Does uniform integrability plus convergence in measure imply convergence in $L^1$?

Question

Does uniform integrability plus convergence in measure imply convergence in $L^1$?

I know this holds on a probability space. Does it hold on a general measure space? I have tried googling. It returned very few results on UI on measure spaces, and none of them mentioned a result like the one in the title. This comes from a discussion about another question.

The proof i have seen for a probability space breaks for a general measure space.

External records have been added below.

[config.mk]
export PLATFORM = sky130hd
export DESIGN_NAME = lineStateArray
export DESIGN_NICKNAME = d
export VERILOG_FILES = /design/src/logic/ringCachePkg.sv /design/src/logic/lineStateArray.sv
export VERILOG_INCLUDE_DIRS = /design/src
export SDC_FILE = /design/constraint.sdc
export NUM_CORES = 2
export LEC_CHECK = 0
export BUFFER_PORTS_ARGS = -buffer_cell sky130_fd_sc_hd__clkbuf_2
export CORE_ASPECT_RATIO = 1.5
export CORE_MARGIN = 2
export CORE_UTILIZATION = 45
export CTS_BUF_LIST = sky130_fd_sc_hd__clkbuf_2 sky130_fd_sc_hd__clkbuf_4 sky130_fd_sc_hd__clkbuf_8
export CTS_CLUSTER_SIZE = 10
export DETAILED_ROUTE_END_ITERATION = 16
export SLEW_MARGIN = 20
export SYNTH_ARGS = -nofsm -noshare
export SYNTH_HDL_FRONTEND = slang
export SYNTH_SLANG_ARGS = --single-unit
[constraint.sdc]
create_clock -name clock -period 3.3 [get_ports clock]
set_clock_uncertainty 0.1 [all_clocks]
set_input_delay 0.165 -clock clock [delete_from_list [all_inputs] [get_ports clock]]
set_output_delay 0.165 -clock clock [all_outputs]
set_load 0.02 [all_outputs]
[src/ringCache_macros.svh]
// geometry, ring slot codes and snoop queue depth
// shared by the cache RTL and its testbench
`ifndef RINGCACHE_MACROS_SVH
`define RINGCACHE_MACROS_SVH

// cache geometry
`define numLines 128
`define lineWords 8

// highest valid ring source id
`define numCores 4

// pending snoop entries
`define snoopDepth 8

// ring slot type codes
`define slotAddress 4'd1
`define slotWriteData 4'd2
`define slotGrantExclusive 4'd3

`endif

[src/logic/ringCachePkg.sv]
// vector typedefs for words, addresses and ring ids
// line state and controller state enums
package ringCachePkg;

  typedef logic [31:0] wordT;       // data word or ring payload
  typedef logic [30:0] cpuAddrT;    // cpu word address
  typedef logic [20:0] tagT;        // aq[30:10]
  typedef logic [6:0]  lineIndexT;  // aq[9:3]
  typedef logic [2:0]  wordSelT;    // aq[2:0]
  typedef logic [9:0]  dataAddrT;   // {line index, word}
  typedef logic [3:0]  coreIdT;
  typedef logic [3:0]  slotTypeT;

  // encoding 2'd2 left free for an exclusive clean state
  typedef enum logic [1:0] {
    INVALID  = 2'd0,
    SHARED   = 2'd1,
    MODIFIED = 2'd3
  } lineStateE;

  typedef enum logic [3:0] {
    ctrlIdle,
    ctrlSnoopCheck,     // registered lookup of the snooped line
    ctrlRequestToken,   // read request waits for the token
    ctrlFlushToken,     // snoop flush waits for the token
    ctrlSendData,
    ctrlSendWriteAddr
  } ctrlStateE;

endpackage

[src/logic/lineStateArray.sv]
// tag and line state arrays of the data cache
// registered request port, combinational snoop port
`timescale 1ns/1ps
`include "ringCache_macros.svh"

module lineStateArray
  import ringCachePkg::*;
(
  input  logic      clock,
  input  logic      reset,
  // request port, driven by the controller
  input  lineIndexT reqIndex,
  input  tagT       newTag,
  input  lineStateE newState,
  input  logic      writeEnable,
  output tagT       reqTag,
  output lineStateE reqState,
  // snoop lookup from the ring
  input  lineIndexT snoopIndex,
  output tagT       snoopTag,
  output lineStateE snoopState
);

  tagT       tags   [`numLines];
  lineStateE states [`numLines];

  always_ff @(posedge clock) begin
    if (writeEnable) begin
      tags[reqIndex] <= newTag;
    end
    reqTag <= tags[reqIndex];  // read before write
  end

  always_ff @(posedge clock) begin
    if (reset) begin
      for (int i = 0; i < `numLines; i++) begin
        states[i] <= INVALID;
      end
      reqState <= INVALID;
    end else begin
      if (writeEnable) begin
        states[reqIndex] <= newState;
      end
      reqState <= states[reqIndex];
    end
  end

  // snoop filter needs the answer in the slot cycle
  assign snoopTag   = tags[snoopIndex];
  assign snoopState = states[snoopIndex];

endmodule

==> impl_results.md <==
* Run status: finished, violations left
* Failing checks: negative setup slack
* Final setup violation count at 26
* Crit path time final at a little over 4 ns
* Num CTS Buffers at about 450
* Worst setup EP type: output port
* Synth cell types at slightly above 80
* H-tree depth at 5
* Total power at between 80 and 90 mW
* Area Growth Syn to Fin at 19.9%
* # DRC at 0
* Final hold viol count at 0
* Sequential area share after synthesis at 0.637
* Largest net degree at the start of global routing at ~130
* Area share of the largest cell type after synthesis at 0.633
* Worst Hold Margin at around 0.026 ns
* Share of layout cells above drive strength 1 at 0.419
* Hold Startpoint: newTag[3]
* Critical Path RT at around 3 ns
* Syn nets at between 7000 and 8000
* DP Cell Count at about 12000
* Initial antenna violation count at 62
* Starting density of the core at 0.452
* Leak Pwr at about 55 nW
* Adder-cell share of the synthesized area at 0
* Vias/cell at ~7.2
* Pre-CTS setup slack at -0.950 ns
* Global-route wire length before repair at around 840000 µm
* Startpoint Class: flop
* Leading area contributor after synthesis: edfxtp_1
* Xor/xnor cell area share of the yosys netlist at 0
* IO buf count at 85
* Max clock buf depth at 4
* I/O Pins at 86
* CTS sink count at just under 3000
* Crit Path Category: flop to output port
* Number of synthesized flops with an enable pin at between 2000 and 3000
* HP Class: input port to flop
* Period Utilization, post-route at 1.23
* Post-route setup slack at -0.763 ns
* Max-cap violations at 0
* Critical R2R Launch: tags[56][5]
* Post-DP HPWL at about 440000 µm
* Peak VDD IR at between 300 and 400 µV
* Hold Crit Depth at 3
* Syn_area_per_cell at ~18 µm²
* Final GP Congestion at between 1 and 1.5
* Setup TNS at -9.63 ns
* Routed wire length at around 640000 µm
* Syn Inst Count at a little under 8000
* 1st-pass router iterations at 8
* Compound-cell area share of the yosys netlist at 0.0690
* FFs w/ async S/R, synth at 0
* Mux cell area share after synthesis at 0.232
* Worst R2R End: reqTag[5]
* Number of non-filler instances in the completed layout at between 10000 and 15000
* Nets at about 9000
* Count of cells along the worst register-to-register path at 7
* Reg-to-reg slack, setup at -0.06 ns
* Clock-pin transition on the worst setup and hold timing paths at 0.07 ns
* Synthesized flop and latch total at 2967
* Skew-Pair Late Insertion Delay at 1.20 ns
* Global Route Usage Sum at 0.399
* CTS tree: done
* Synthesis Warnings at 0
* CP max FO at 2
* Number of global-route vias before repair at around 95000
* Pwr/cell area at 505 nW/µm²
* Total number of vias at 96872
* Die H at between 600 and 700 µm
* Largest family of logic cells by synthesized area: multiplexers
* Mapped Area at around 140000 µm²
* Worst EP arrival at about 3.8 ns
* Core area at slightly above 300000 µm²
* Number of DRC markers in iteration 0 at 17230
* Unrepaired setup endpoints after global routing: yes
* Final Max Tran Viols at 0
* Final core occ at 0.542
* Finished Cell Area at 167000 µm²
* Fillers at between 20000 and 25000
* Hold endpoint: tags[116][3]
* Antenna-violating nets left at 0
* Relative slew slack at 0.162
* Post-DP Area at between 150000 and 200000 µm²
* Overflow after GRT at 0
* Die W at 459 µm
* Ys flop type: edfxtp_1
* Die ar. at about 310000 µm²
* Fmax at 246 MHz
* Clk root buf: clkbuf_8
* Routed wire per std cell at approximately 47 µm
* Simple-gate area share of the yosys netlist at 0.0357
* Commonest non-fill, non-tap cell in the layout: edfxtp_1
* Row count at 250
* Main area contributors after synthesis: edfxtp_1 (63%), mux4_2 (19%), mux2i_1 (2.0%)
* Slew @ Worst Pin at 1.25 ns
* Commonest non-fill, non-tap cells in the layout: edfxtp_1 (2944), mux4_2 (1204), buf_4 (974)
## worst max-delay path by stage
stage	from	end	slack, ns	cells after the start
final	tags[87][8]	snoopTag[8]	-0.76	5
after global routing	tags[69][19]	snoopTag[19]	-0.67	5
after CTS	tags[82][19]	snoopTag[19]	-0.63	5
after detailed placement	reqIndex[2]	reqTag[1]	-0.95	12
after global placement	reqIndex[0]	reqTag[12]	-1.72	11
after floorplan	reqIndex[0]	states[10][0]	0.15	9
## worst max-delay path, stage by stage, from the launching register on
cell	delay, ns
edfxtp_1	0.40
mux4_2	0.47
mux4_2	0.66
a211oi_4	0.63
a211oi_4	0.24
buf_6	0.20
## final cells by class
cell class,count,area [µm²],share of cell area
Clock buffer,573,7220,0.0432
Multi-Input combinational cell,4067,48200,0.288
Clock inverter,253,1810,0.0108
Sequential cell,2967,88900,0.531
Inverter,35,153,0.000912
Tap cell,4032,5040,0.0302
Timing Repair Buffer,1467,15900,0.0952
Antenna cell,27,67.6,0.000404
## state kept, by name, indices dropped and copies added, names as in the netlist
signal,flops
reqState,2
states,256
tags,2688
reqTag,21
## synthesized netlist by cell type, types with 63 or more instances
cell and instances:
a221o_1 63, mux2i_1 274, a21oi_1 112, buf_4 71, buf_2 266, clkbuf_1 283, or2_2 124, nand2_1 294
a221oi_1 300, nor2_1 417, o22ai_1 149, mux2_2 224, edfxtp_1 2944, o21ai_0 115, nor3_1 95, a22oi_1 163
mux4_2 1204
## cell families after synthesis
logic type / after synthesis
buf+inv: 742
compound gates: 1267
simple gates: 1097
mux: 1703
flops: 2967
## routing by layer
layer | global-route usage | vias to the layer above | routed length [µm]
met2 | 0.604 | 8323 | 287000
met5 | 0 | - | 305
li1 | - | 35722 | -
met3 | 0.105 | 1879 | 75600
met1 | 0.486 | 50922 | 212000
met4 | 0.317 | 26 | 62200
## power breakdown
group | leakage [nW] | total, mW | switching [mW] | internal, mW
Sequential | 26.8 | 42.1 | 0.291 | 41.8
Combinational | 23.4 | 10.7 | 6.72 | 4.00
Clock | 4.77 | 31.8 | 15.6 | 16.2
Total | 55.0 | 84.6 | 22.6 | 62.0
## what timing repair did
| item | 4_1_cts | 5_1_grt |
|---|---|---|
| hold buffers | 42 | 0 |
| pin swaps | 21 | 36 |
| resized for setup | 93 | 105 |
| hold endpoints to repair | 3048 | 0 |
| cloned | 0 | 0 |
| endpoints found under the setup margin | 25 | 23 |
| buffers inserted | 26 | 18 |
No activity file was read; power rests on OpenSTA's default activity.
$ cat src/ringCache_macros.svh
// geometry, ring slot codes and snoop queue depth
// shared by the cache RTL and its testbench
`ifndef RINGCACHE_MACROS_SVH
`define RINGCACHE_MACROS_SVH

// cache geometry
`define numLines 128
`define lineWords 8

// highest valid ring source id
`define numCores 4

// pending snoop entries
`define snoopDepth 8

// ring slot type codes
`define slotAddress 4'd1
`define slotWriteData 4'd2
`define slotGrantExclusive 4'd3

`endif

$ cat src/logic/ringCachePkg.sv
// vector typedefs for words, addresses and ring ids
// line state and controller state enums
package ringCachePkg;

  typedef logic [31:0] wordT;       // data word or ring payload
  typedef logic [30:0] cpuAddrT;    // cpu word address
  typedef logic [20:0] tagT;        // aq[30:10]
  typedef logic [6:0]  lineIndexT;  // aq[9:3]
  typedef logic [2:0]  wordSelT;    // aq[2:0]
  typedef logic [9:0]  dataAddrT;   // {line index, word}
  typedef logic [3:0]  coreIdT;
  typedef logic [3:0]  slotTypeT;

  // encoding 2'd2 left free for an exclusive clean state
  typedef enum logic [1:0] {
    INVALID  = 2'd0,
    SHARED   = 2'd1,
    MODIFIED = 2'd3
  } lineStateE;

  typedef enum logic [3:0] {
    ctrlIdle,
    ctrlSnoopCheck,     // registered lookup of the snooped line
    ctrlRequestToken,   // read request waits for the token
    ctrlFlushToken,     // snoop flush waits for the token
    ctrlSendData,
    ctrlSendWriteAddr
  } ctrlStateE;

endpackage
==> config.mk <==
export PLATFORM = sky130hd
export DESIGN_NAME = missControl
export DESIGN_NICKNAME = d
export VERILOG_FILES = /design/src/logic/ringCachePkg.sv /design/src/logic/missControl.sv
export VERILOG_INCLUDE_DIRS = /design/src
export SDC_FILE = /design/constraint.sdc
export NUM_CORES = 1
export LEC_CHECK = 0
export ABC_CLOCK_PERIOD_IN_PS = 4690
export BUFFER_PORTS_ARGS = -buffer_cell sky130_fd_sc_hd__buf_2
export CAP_MARGIN = 30
export CELL_PAD_IN_SITES_DETAIL_PLACEMENT = 1
export CELL_PAD_IN_SITES_GLOBAL_PLACEMENT = 2
export CORE_MARGIN = 2
export CORE_UTILIZATION = 26
export CTS_BUF_LIST = sky130_fd_sc_hd__clkbuf_8
export DETAILED_ROUTE_END_ITERATION = 16
export PLACE_DENSITY_LB_ADDON = 0.15
export SLEW_MARGIN = 20
export SYNTH_ARGS = -nofsm -noshare
export SYNTH_HDL_FRONTEND = slang
export SYNTH_SLANG_ARGS = --single-unit
==> constraint.sdc <==
create_clock -name clock -period 4.69 [get_ports clock]
set_input_delay 0.938 -clock clock [delete_from_list [all_inputs] [get_ports clock]]
set_output_delay 0.938 -clock clock [all_outputs]
set_load 0.02 [all_outputs]
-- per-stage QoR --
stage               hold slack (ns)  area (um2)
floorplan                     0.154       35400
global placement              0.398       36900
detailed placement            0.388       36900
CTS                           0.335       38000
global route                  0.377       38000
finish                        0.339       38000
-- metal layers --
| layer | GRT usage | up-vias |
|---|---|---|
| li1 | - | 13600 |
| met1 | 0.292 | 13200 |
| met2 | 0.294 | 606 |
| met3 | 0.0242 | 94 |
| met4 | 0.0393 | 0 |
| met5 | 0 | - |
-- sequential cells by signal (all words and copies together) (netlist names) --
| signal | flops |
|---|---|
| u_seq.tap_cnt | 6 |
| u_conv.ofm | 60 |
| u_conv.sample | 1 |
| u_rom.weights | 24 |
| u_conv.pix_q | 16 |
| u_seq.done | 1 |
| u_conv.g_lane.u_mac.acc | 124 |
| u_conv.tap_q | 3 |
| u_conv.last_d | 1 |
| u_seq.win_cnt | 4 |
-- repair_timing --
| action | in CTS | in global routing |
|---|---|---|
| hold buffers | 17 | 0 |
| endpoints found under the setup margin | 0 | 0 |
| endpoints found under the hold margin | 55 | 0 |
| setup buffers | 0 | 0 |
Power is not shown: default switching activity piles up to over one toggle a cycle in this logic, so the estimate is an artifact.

By UI, i mean $\sup_{f}\int_{|f|>h} |f|d\mu $ goes to $0$ as $h$ goes to infinity.

Answer 1

On $\Bbb R$ with Lebesgue measure, the sequence $(f_n)$ defined by $f_n={1\over n}\cdot \chi_{[n,2n]}$ for each $n$ would furnish a counterexample. Here, $\chi_A$ is the indicator function on the set $A$.

Answer 2

As David Mitra showed, the result does not hold with this definition of uniform integrability. The main reason is that it is not adapted to infinite measure spaces: if $f$ is a bounded function, then $\{f\}$ is a uniformly integrable (UI) family but $f$ may be not integrable it self.

We rather use the definition

The family $\{f_i,i\in I\}$ is uniformly integrable if for each $\varepsilon\gt 0$, there is an integrable function $g$ such that $$\sup_{i\in I}\int_X(|f_i|-g)^+\mathrm d\mu\lt\varepsilon.$$

With this definition, we have the result

Let $(X,\mathcal A,\mu)$ be a measure space, $\{f_n,n\geqslant 1\}$ a UI sequence and $f$ such that $f_n\to f$ in measure. Then $f_n\to f\in\mathbb L^1$.

Proof: Considering $B_{n,k}:=\{|f_n|\geqslant k^{-1}\}$, that we rearrange into an increasing sequence $(A_k)_{k\geqslant 1}$, we have by an approximation argument that $$\lim_{k\to \infty}\sup_n\int_{X\setminus A_k}|f_n|\mathrm d\mu=0.$$ Fix $(f_{n'})$ a subsequence of $(f_n)$. Using a diagonal argument, we can extract a further subsequence $(f_{n''})$ which converges almost everywhere to $f$. We thus have by Fatou's lemma: $\int_{X\setminus A}|f|\mathrm d\mu=0$ where $A:=\bigcup_kA_k$. We then conclude by dominated convergence.